Dia menekankan bahwa bagi Indonesia diplomasi perdamaian dan diplomasi kemanusiaan dua prioritas diplomasi Indonesia di luar negeri di tengah situasi dunia yang semakin tidak menentu.

"Perdamaian tidak datang dari langit. Perdamaian harus diupayakan dan dirawat. Sementara itu, perbedaan adalah kodrat. Untuk itu, pengingkaran terhadap perbedaan adalah pengingkaran terhadap kodrat," ujar dia.

Menlu Marsudi benar bahwa situasi dunia kian tak menentu. Apalagi dengan adanya para penguasa yang bisa dengan sesukanya merampas kebebasan dan kemerdekaan hidup kelompok masyarakat tertentu yang secara sepihak dianggap sebagai ancaman.
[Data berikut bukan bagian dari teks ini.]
## src/rtl/out_vid_pkg.sv

```systemverilog
// Shared types and field widths for the output-video frame-memory read path.
package out_vid_pkg;

    localparam int unsigned OV_ADRS_W = 19;
    localparam int unsigned OV_DATA_W = 32;
    localparam int unsigned OV_LINE_W = 9;
    localparam int unsigned OV_WORD_W = 9;

    typedef enum logic [2:0] {StIdle, StReq, StGap, StHold, StDone} ov_state_e;

    function automatic logic [OV_ADRS_W-1:0] ov_adrs(input logic bank,
                                                      input logic [OV_LINE_W-1:0] line,
                                                      input logic [OV_WORD_W-1:0] word);
        return {bank, line, word};
    endfunction

endpackage

```

## src/rtl/out_vid_fifo.sv

```systemverilog
// First-word-fall-through read-data FIFO with occupancy count and synchronous flush.
module out_vid_fifo
    import out_vid_pkg::*;
#(
    parameter int unsigned Depth = 16,
    localparam int unsigned PtrW = $clog2(Depth)
) (
    input  logic                 clk,
    input  logic                 rst_n,
    input  logic                 flush_i,
    input  logic                 wr_en_i,
    input  logic [OV_DATA_W-1:0] wr_data_i,
    input  logic                 rd_en_i,
    output logic [OV_DATA_W-1:0] rd_data_o,
    output logic [PtrW:0]        count_o,
    output logic                 empty_o
);

    logic [OV_DATA_W-1:0] mem_q [Depth];
    logic [PtrW-1:0]      wptr_q, rptr_q;
    logic [PtrW:0]        cnt_q;
    logic                 full, rd_ok, wr_ok;

    assign empty_o = (cnt_q == '0);
    assign full    = (cnt_q == (PtrW+1)'(Depth));
    assign rd_ok   = rd_en_i && !empty_o;
    assign wr_ok   = wr_en_i && (!full || rd_ok);
    assign count_o = cnt_q;

    always_ff @(posedge clk or negedge rst_n) begin
        if (!rst_n) begin
            wptr_q <= '0;
            rptr_q <= '0;
            cnt_q  <= '0;
        end else if (flush_i) begin
            wptr_q <= '0;
            rptr_q <= '0;
            cnt_q  <= '0;
        end else begin
            if (wr_ok) wptr_q <= wptr_q + 1'b1;
            if (rd_ok) rptr_q <= rptr_q + 1'b1;
            cnt_q <= cnt_q + {{PtrW{1'b0}}, wr_ok} - {{PtrW{1'b0}}, rd_ok};
        end
    end

    // Payload storage needs no reset: the head is masked to zero while empty.
    always_ff @(posedge clk) begin
        if (wr_ok && !flush_i) mem_q[wptr_q] <= wr_data_i;
    end

    assign rd_data_o = empty_o ? '0 : mem_q[rptr_q];

endmodule

```

## src/rtl/out_vid_rd_ctrl.sv

```systemverilog
// Output-video frame read initiator: one frame per ovp rise from the bank opposite the writer.
// Optional underrun counter built only when OUT_VID_UNDERRUN_CNT_EN is defined.
module out_vid_rd_ctrl
    import out_vid_pkg::*;
#(
    parameter int unsigned ADRS_W     = 19,
    parameter int unsigned FIFO_DEPTH = 16
) (
    input  logic                 clk,
    input  logic                 rst_n,
    input  logic                 ovp_i,
    input  logic                 frame_alt_i,
    input  logic                 frame_alt_frz_i,
    input  logic [9:0]           h_words_i,
    input  logic [9:0]           v_lines_i,
    input  logic                 fm_cycle_stp_i,
    input  logic [OV_DATA_W-1:0] mem_rd_d_i,
    output logic                 out_vid_rd_cycle_o,
    output logic [ADRS_W-1:0]    out_vid_rd_adrs_o,
    input  logic                 dout_rd_en_i,
    output logic [OV_DATA_W-1:0] dout_o,
    output logic                 dout_valid_o,
    output logic                 frame_busy_o,
    output logic [15:0]          underrun_cnt_o
);

    localparam int unsigned CntW = $clog2(FIFO_DEPTH) + 1;

    ov_state_e              state_q;
    logic                   ovp_q, bank_q, restart_q, rd_cycle_q;
    logic [ADRS_W-1:0]      adrs_q;
    logic [OV_LINE_W-1:0]   line_q;
    logic [OV_WORD_W-1:0]   word_q;
    logic [9:0]             h_q, v_q;

    logic                   ovp_rise, stp_req, restart_now, bank_nxt;
    logic                   last_word, last_line, can_req, size_new_ok, size_now_ok;
    logic                   fifo_wr, fifo_flush, fifo_empty;
    logic [CntW-1:0]        fifo_cnt;

    assign ovp_rise    = ovp_i & ~ovp_q;
    assign stp_req     = fm_cycle_stp_i && (state_q == StReq);
    assign restart_now = restart_q || ovp_rise;
    assign bank_nxt    = frame_alt_frz_i ? bank_q : ~frame_alt_i;
    assign last_word   = ({1'b0, word_q} == h_q - 10'd1);
    assign last_line   = ({1'b0, line_q} == v_q - 10'd1);
    assign can_req     = (fifo_cnt < CntW'(FIFO_DEPTH));
    assign size_new_ok = (h_words_i != '0) && (v_lines_i != '0);
    assign size_now_ok = ovp_rise ? size_new_ok : ((h_q != '0) && (v_q != '0));

    // A word returned after a mid-frame ovp rise belongs to the old frame and is dropped.
    assign fifo_wr    = stp_req && !restart_now;
    assign fifo_flush = (ovp_rise && (state_q != StReq)) || (stp_req && restart_now);

    always_ff @(posedge clk or negedge rst_n) begin
        if (!rst_n) begin
            state_q    <= StIdle;
            ovp_q      <= 1'b0;
            bank_q     <= 1'b0;
            restart_q  <= 1'b0;
            rd_cycle_q <= 1'b0;
            adrs_q     <= '0;
            line_q     <= '0;
            word_q     <= '0;
            h_q        <= '0;
            v_q        <= '0;
        end else begin
            ovp_q <= ovp_i;
            if (ovp_rise) begin
                bank_q <= bank_nxt;
                h_q    <= h_words_i;
                v_q    <= v_lines_i;
            end
            case (state_q)
                StReq: begin
                    if (ovp_rise) restart_q <= 1'b1;
                    if (fm_cycle_stp_i) begin
                        rd_cycle_q <= 1'b0;
                        restart_q  <= 1'b0;
                        if (restart_now) begin
                            word_q  <= '0;
                            line_q  <= '0;
                            state_q <= size_now_ok ? StGap : StIdle;
                        end else if (last_word) begin
                            word_q <= '0;
                            if (last_line) begin
                                state_q <= StDone;
                            end else begin
                                line_q  <= line_q + 1'b1;
                                state_q <= StGap;
                            end
                        end else begin
                            word_q  <= word_q + 1'b1;
                            state_q <= StGap;
                        end
                    end
                end
                default: begin
                    if (ovp_rise) begin
                        word_q <= '0;
                        line_q <= '0;
                        if (size_new_ok) begin
                            state_q    <= StReq;
                            rd_cycle_q <= 1'b1;
                            adrs_q     <= ADRS_W'(ov_adrs(bank_nxt, '0, '0));
                        end else begin
                            state_q <= StIdle;
                        end
                    end else if ((state_q == StGap) || (state_q == StHold)) begin
                        if (can_req) begin
                            state_q    <= StReq;
                            rd_cycle_q <= 1'b1;
                            adrs_q     <= ADRS_W'(ov_adrs(bank_q, line_q, word_q));
                        end else begin
                            state_q <= StHold;
                        end
                    end
                end
            endcase
        end
    end

    assign out_vid_rd_cycle_o = rd_cycle_q;
    assign out_vid_rd_adrs_o  = adrs_q;
    assign frame_busy_o       = (state_q == StReq) || (state_q == StGap) || (state_q == StHold);
    assign dout_valid_o       = !fifo_empty;

    out_vid_fifo #(
        .Depth(FIFO_DEPTH)
    ) u_fifo (
        .clk      (clk),
        .rst_n    (rst_n),
        .flush_i  (fifo_flush),
        .wr_en_i  (fifo_wr),
        .wr_data_i(mem_rd_d_i),
        .rd_en_i  (dout_rd_en_i),
        .rd_data_o(dout_o),
        .count_o  (fifo_cnt),
        .empty_o  (fifo_empty)
    );

`ifdef OUT_VID_UNDERRUN_CNT_EN
    logic [15:0] underrun_q;

    always_ff @(posedge clk or negedge rst_n) begin
        if (!rst_n) begin
            underrun_q <= '0;
        end else if (ovp_rise) begin
            underrun_q <= '0;
        end else if (dout_rd_en_i && fifo_empty && frame_busy_o && (underrun_q != 16'hFFFF)) begin
            underrun_q <= underrun_q + 16'd1;
        end
    end

    assign underrun_cnt_o = underrun_q;
`else
    assign underrun_cnt_o = '0;
`endif

endmodule

```

## config.mk

```make
export PLATFORM = sky130hd
export DESIGN_NAME = out_vid_rd_ctrl
export DESIGN_NICKNAME = d
export VERILOG_FILES = /design/src/rtl/out_vid_pkg.sv /design/src/rtl/out_vid_fifo.sv /design/src/rtl/out_vid_rd_ctrl.sv
export SDC_FILE = /design/constraint.sdc
export NUM_CORES = 1
export LEC_CHECK = 0
export ABC_CLOCK_PERIOD_IN_PS = 7500
export BUFFER_PORTS_ARGS = -buffer_cell sky130_fd_sc_hd__buf_2
export CORE_MARGIN = 5
export CORE_UTILIZATION = 48
export CTS_BUF_LIST = sky130_fd_sc_hd__clkbuf_8
export DETAILED_ROUTE_END_ITERATION = 8
export PLACE_DENSITY = 0.65
export REMOVE_ABC_BUFFERS = 1
export SLEW_MARGIN = 10
export SYNTH_ARGS = -nofsm -noshare
export SYNTH_HDL_FRONTEND = slang
export SYNTH_HIERARCHICAL = 1
export SYNTH_SLANG_ARGS = --single-unit
```

## constraint.sdc

```tcl
create_clock -name clk -period 7.5 [get_ports clk]
set_clock_uncertainty 0.05 [all_clocks]
set_input_delay 0.75 -clock clk [delete_from_list [all_inputs] [get_ports clk]]
set_output_delay 0.75 -clock clk [all_outputs]
set_load 0.02 [all_outputs]
```

==> results of run 1 <==
==> how the worst min path moves through the flow <==
stage | endpoint | from | slack, ns
6_report | ovp_q | ovp_i | 0.17
5_1_grt | ovp_q | ovp_i | 0.13
4_1_cts | ovp_q | ovp_i | 0.1
3_5_place_dp | out_vid_rd_adrs_o[4] | out_vid_rd_adrs_o[4] | 0.41
3_3_place_gp | out_vid_rd_adrs_o[3] | out_vid_rd_adrs_o[3] | 0.41
2_1_floorplan | bank_q | rst_n | 0.40
==> area by class of cell <==
| class | instances | area, µm² | share of cell area, % |
|---|---|---|---|
| diodes | 1 | 2.50 | 0.00933 |
| clock buffers | 98 | 1350 | 5.03 |
| clock inverters | 72 | 339 | 1.26 |
| inverters | 18 | 67.6 | 0.252 |
| multi-input cells | 641 | 6250 | 23.3 |
| flip-flops and latches | 589 | 17300 | 64.6 |
| well taps | 664 | 831 | 3.10 |
| repair buffers | 126 | 668 | 2.49 |
==> per-stage QoR <==
stage / worst slack [ns] / utilization (%) / cells
after floorplan: 0.387 / - / 1248
after global placement: 2.55 / 51.1 / 2038
after detailed placement: 2.38 / 51.1 / 2038
after CTS: 2.38 / 54.5 / 2208
after global routing: 2.31 / 54.6 / 2208
final: 2.76 / 54.6 / 2209
==> state kept, by name (all words and copies together), names as in the netlist <==
| signal | cells |
|---|---|
| bank_q | 1 |
| u_fifo/count_o | 5 |
| word_q | 9 |
| out_vid_rd_adrs_o | 19 |
| v_q | 10 |
| state_q | 3 |
| out_vid_rd_cycle_o | 1 |
| u_fifo/mem_q | 512 |
| u_fifo/rptr_q | 4 |
| ovp_q | 1 |
| restart_q | 1 |
| h_q | 10 |
| line_q | 9 |
| u_fifo/wptr_q | 4 |
==> cells by family after synthesis <==
logic type / after synthesis / share of synthesized area [%]
AOI/OAI and AO/OA: 130 / 4.06
xor gates and xnor gates: 32 / 1.17
adders and majority gates: 15 / 0.816
buffers and inverters: 107 / 2.33
DFF: 589 / 72.3
muxes: 165 / 13.6
other: 1 / 0.0157
and+or+nand+nor: 283 / 5.66
==> report_power, final <==
part           internal (mW)  total, mW  leakage (nW)  switching (mW)
Clock                   1.25       2.45          1.00            1.21
Combinational           1.11       2.56          2.61            1.45
Sequential              3.68       3.88          5.61           0.194
Total                   6.04       8.89          9.23            2.85
==> critical path: cells and delay by family, from the launching register on <==
kind,cells,cell delay [ns]
and+or+nand+nor,5,2.99
AOI/OAI and AO/OA,1,0.49
DFF,1,0.44
buffers and inverters,2,0.32
==> synthesized netlist by cell type, drive strengths merged, types with 4 or more instances <==
library cell  count
o211ai            4
nand3b            6
nand3            24
a31o              4
xnor2            17
nand2b            9
dfrtp            77
mux4            128
buf              47
nor3b             8
ha               14
nor2             41
or3               4
nor3             43
nor2b             7
inv              18
xor2             15
a221o            33
mux2i            34
and3              4
nand2           116
a21o              7
clkbuf           42
nor4              7
a21oi            15
edfxtp          512
o21ai            39
==> per-layer routing <==
layer	track usage [%]	vias to the layer above
li1	-	5553
met1	25.3	6404
met2	32.7	410
met3	3.82	72
met4	6.17	2
met5	0	-
==> flow_metrics.env, run 1 <==
export IMPL_cts_tree="done"
export IMPL_rows=81
export IMPL_drt_iter0_drc=881
export IMPL_core_area_um2=49200
export IMPL_antenna_found_initial=1
export IMPL_ys_seq_area_share_pct=72.3
export IMPL_dpl_cell_area_um2=25100
export IMPL_hp_class="in2reg"
export IMPL_via_per_inst=5.63
export IMPL_cts_root_buffer="clkbuf_8"
export IMPL_critical_path_startpoint="state_q[2]"
export IMPL_final_common_cell="edfxtp_1"
export IMPL_hold_depth=1
export IMPL_gr_usage_all_layers_pct=19.3
export IMPL_slowest_delay_ns=1.00
export IMPL_clock_latency_ns=0.66
export IMPL_ys_ff_latch=589
export IMPL_relSlewSlack_pct=20.3
export IMPL_ant_nets=0
export IMPL_finalCritPeriodShare_pct=63.1
export IMPL_synth_top_area_share_pct=64.3
export IMPL_die_y_um=233
export IMPL_wl_per_cell_um=23.3
export IMPL_grt_pass1_vias=13155
export IMPL_ys_flop_type="edfxtp_1"
export IMPL_synth_top_area_cell="edfxtp_1"
export IMPL_gp_congestion=0.801
export IMPL_synth_cell_types=66
export IMPL_cts_reportedPaths_clkPinSlew_ns=0.06
export IMPL_final_hold_viol_count=0
export IMPL_cp_max_fo=32
export IMPL_via_count=12441
export IMPL_fin_tns_setup_ns=0
export IMPL_drc=0
export IMPL_post_dp_hpwl_um=31200
export IMPL_wl_met3_um=3120
export IMPL_syn_area_per_cell_um2=18.1
export IMPL_grt_max_degree=78
export IMPL_cp_slowest_cell="nor2_4"
export IMPL_rsz0062_at_grt="false"
export IMPL_total_power_mw=8.89
export IMPL_io_buffers=112
export IMPL_worst_r2r_endpoint="u_fifo/mem_q[8][12]"
export IMPL_crit_chain="nor3b_1 -> nor3b_2 -> nand2_1 -> inv_1 -> inv_1 -> a211oi_1 -> nand2_1 -> nor2_4"
export IMPL_peakVddDrop_v=0.000154
export IMPL_cp_required_ns=7.70
export IMPL_grt_pass1_wl_um=78800
export IMPL_setup_viol=0
export IMPL_final_cell_mix="edfxtp_1, mux4_2, nand2_1"
export IMPL_synth_edf_count=512
export IMPL_first_pass_iters=5
export IMPL_die_area_um2=54400
export IMPL_finalInstanceArea_um2=26800
export IMPL_io_pins=129
export IMPL_synth_area_um2=23900
export IMPL_cts_resized=0
export IMPL_htree_num_levels=3
export IMPL_cts_buffers=95
export IMPL_period_needed_ns=4.74
export IMPL_reg2reg_slack_ns=2.76
export IMPL_ys_warn_count=6
export IMPL_reg2reg_from="state_q[2]"
export IMPL_cts_setup_buffers=0
export IMPL_clock_sinks=589
export IMPL_top_layer_used="met5"
export IMPL_clockBufferDepth=3
export IMPL_powerDensity_nw_per_um2=331
export IMPL_drive_gt1_share_pct=26.9
export IMPL_p_leak_nw=9.23
export IMPL_fin_hold_ws_ns=0.170
export IMPL_tightestPinTransition_ns=1.19
export IMPL_syn2layout_area_growth_pct=12.1
export IMPL_wl_met2_um=26400
export IMPL_cp_endpoint="u_fifo/mem_q[8][12]"
export IMPL_drv_slew=0
export IMPL_initial_utilization_pct=48.7
export IMPL_reg2reg_depth=8
export IMPL_status="finished clean"
export IMPL_fill_cells=3829
export IMPL_worst_setup_path_end_kind="flip-flop"
export IMPL_wl_um=51500
export IMPL_die_w_um=233
export IMPL_fin_nets=1545
export IMPL_ys_async_sr_fraction_pct=13.1
export IMPL_grt_overflow_total=0
export IMPL_synth_cells=1322
export IMPL_fmax_mhz=211
export IMPL_critPathKind="reg2reg"
export IMPL_startpoint_type="flip-flop"
export IMPL_critPathArrivalTime_ns=4.94
export IMPL_drv_cap=0
export IMPL_ctsHoldBuffers=0
export IMPL_wl_met1_um=20800
export IMPL_synth_area_leaders="edfxtp_1, mux4_2, dfrtp_1, nand2_1, mux2i_1"
(Power assumes the default switching activity.)
==> inputs of run 2 (changes only) <==
--- a/config.mk
+++ b/config.mk
@@ -5,7 +5,7 @@
 export SDC_FILE = /design/constraint.sdc
 export NUM_CORES = 1
 export LEC_CHECK = 0
-export ABC_CLOCK_PERIOD_IN_PS = 7500
+export ABC_CLOCK_PERIOD_IN_PS = 4800
 export BUFFER_PORTS_ARGS = -buffer_cell sky130_fd_sc_hd__buf_2
 export CORE_MARGIN = 5
 export CORE_UTILIZATION = 48
==> constraint.sdc (replaced) <==
create_clock -name clk -period 4.8 [get_ports clk]
set_clock_uncertainty 0.05 [all_clocks]
set_input_delay 0.48 -clock clk [delete_from_list [all_inputs] [get_ports clk]]
set_output_delay 0.48 -clock clk [all_outputs]
set_load 0.02 [all_outputs]
==> run 2 against run 1 <==
Effect of this change: non-clock buffer count is 47 higher; first-iteration DRC count shrank 2.4%; combinational power increased by 61%; die area did not move; sequential power up 54%; power rose by 60%; clock power grew 69%; utilization increased by 1.4 points; clock-buffer cell count is the same.
==> flow_metrics.env, run 2 (same netlist as run 1, synthesis figures left out) <==
export IMPL_status="finished clean"
export IMPL_dpl_cell_area_um2=25400
export IMPL_drv_slew=0
export IMPL_antenna_found_initial=1
export IMPL_io_pins=129
export IMPL_final_cell_mix="edfxtp_1, mux4_2, nand2_1"
export IMPL_cp_required_ns=4.27
export IMPL_setup_ws_ns=0.755
export IMPL_drv_cap=0
export IMPL_clockBufferDepth=3
export IMPL_reg2reg_from="state_q[2]"
export IMPL_fin_hold_ws_ns=0.114
export IMPL_cp_max_fo=12
export IMPL_powerDensity_nw_per_um2=518
export IMPL_grt_max_degree=65
export IMPL_gr_usage_all_layers_pct=19.5
export IMPL_wl_um=52200
export IMPL_finalInstanceArea_um2=27500
export IMPL_grt_pass1_vias=13242
export IMPL_peakVddDrop_v=0.000263
export IMPL_ant_nets=0
export IMPL_total_power_mw=14.2
export IMPL_fmax_mhz=247
export IMPL_final_common_cell="edfxtp_1"
export IMPL_relSlewSlack_pct=18.8
export IMPL_final_hold_viol_count=0
export IMPL_cts_resized=0
export IMPL_cts_reportedPaths_clkPinSlew_ns=0.06
export IMPL_worstHoldStart="dout_rd_en_i"
export IMPL_diodes=0
export IMPL_rows=81
export IMPL_drt_iter0_drc=860
export IMPL_post_dp_hpwl_um=31400
export IMPL_htree_num_levels=3
export IMPL_grt_overflow_total=0
export IMPL_finalCritPeriodShare_pct=84.3
export IMPL_hp_class="in2reg"
export IMPL_fin_nets=1591
export IMPL_core_area_um2=49200
export IMPL_place_ws_ns=0.977
export IMPL_syn2layout_area_growth_pct=15.0
export IMPL_io_buffers=112
export IMPL_regArea_um2=17300
export IMPL_via_count=12757
export IMPL_startpoint_type="flip-flop"
export IMPL_regMostFlops="u_fifo/mem_q"
export IMPL_clock_latency_ns=0.65
export IMPL_gp_congestion=0.826
export IMPL_cts_tree="done"
export IMPL_die_area_um2=54400
export IMPL_drive_gt1_share_pct=28.2
export IMPL_critPathArrivalTime_ns=3.51
export IMPL_via_per_inst=5.66
export IMPL_initial_utilization_pct=48.7
export IMPL_worst_setup_path_end_kind="output port"
export IMPL_grt_pass1_wl_um=80000
export IMPL_wl_per_cell_um=23.1
export IMPL_rsz0062_at_grt="false"
export IMPL_p_leak_nw=9.54
export IMPL_fill_cells=3840
export IMPL_clock_sinks=589
export IMPL_die_y_um=233
export IMPL_critical_path_startpoint="u_fifo/count_o[3]"
export IMPL_first_pass_iters=5
export IMPL_die_w_um=233
export IMPL_setup_viol=0
export IMPL_fin_util_pct=56.0
export IMPL_multi_input_area_um2=6240
export IMPL_cts_buffers=94
export IMPL_largest_register_ffs=512
export IMPL_cts_root_buffer="clkbuf_8"
export IMPL_period_needed_ns=4.04
export IMPL_critPathKind="reg2out"
export IMPL_tightestPinTransition_ns=1.21
export IMPL_drc=0
==> run 2: layout make-up <==
type	instances	area share (%)
Tap cell	664	3.02
Sequential cell	589	62.9
Timing Repair Buffer	173	4.48
Clock buffer	98	4.90
Inverter	18	0.246
Multi-Input combinational cell	641	22.7
Clock inverter	72	1.73
==> run 2: critical path: stages (launching register included) <==
cell and delay (ns):
dfrtp_1 0.39, inv_1 0.08, ha_1 0.19, or4b_1 0.61
inv_1 0.62, buf_4 0.35, nor3_1 0.09, a221o_1 0.34
buf_2 0.18
==> run 2: where the power goes <==
group | switching, mW | total, mW | internal, mW | leakage [nW]
sequential | 0.210 | 5.97 | 5.76 | 5.61
clock | 1.95 | 4.14 | 2.19 | 1.06
combinational | 2.33 | 4.13 | 1.80 | 2.87
total | 4.50 | 14.2 | 9.74 | 9.54
==> run 2: repair_timing <==
action,4_1_cts,5_1_grt
endpoints found under the hold margin,50,0
setup buffers,0,0
hold buffers,25,0
==> run 2: layer usage <==
layer  GRT usage [%]  up-vias  wire length, µm
met5               0        -               13
met4            6.37        2             1220
met3            3.99       86             3220
met2            31.5      402            25600
met1            27.0     6618            22100
li1                -     5649                -
==> run 2: final timing paths <==
path	endpoint	slack (ns)	cells after the start
worst min-delay path	u_fifo/rptr_q[1]	0.11	3
worst min register to register	out_vid_rd_adrs_o[0]	0.43	2
min in group asynchronous	v_q[3]	0.25	2
max in group asynchronous	h_q[6]	3.46	3
worst max register to register	u_fifo/mem_q[15][15]	1.14	11
worst max-delay path	dout_o[5]	0.76	8
==> run 2: stage by stage <==
step	std cells	TNS, ns
floorplan	1248	-145.05
global placement	2060	0
detailed placement	2060	0
CTS	2255	0
global route	2255	0
finish	2255	0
Pernyataan Menlu Marsudi juga patut disetujui bahwa perbedaan adalah keniscayaan hidup yang tidak boleh diingkari, bahkan harus dihormati demi menjaga perdamaian dunia.

Salah satu perbedaan di dalam masyarakat seperti yang disebutkan oleh Menlu Retno adalah keberadaan sekitar 11 juta Muslim dari Suku Uighur yang mendiami Provinsi Xinjiang di ujung barat China.

Berbeda dari mayoritas masyarakat di negeri Tirai Bambu, Muslim Uighur berasal dari etnis Turki dan merupakan kelompok minoritas di China.


Beberapa ruas jalan di Mega Kuningan ditutup jelang Aksi Bela Uighur di depan Kedutaan Besar China, Jalan Mega Kuningan No.2, Jakarta Selatan, Jumat (21/12). (ANTARA/Genta Tenri Mawangi)

Namun, dengan dalih mencegah penyebaran ideologi radikal di kalangan masyarakat Uighur yang dituduh ingin memisahkan diri dari China, pemerintah Xi Jinping telah mengingkari keberadaan mereka yang berbeda etnis dan agama dari mayoritas penduduk China dengan membangun kamp-kamp penahanan khusus bagi Muslim Uighur.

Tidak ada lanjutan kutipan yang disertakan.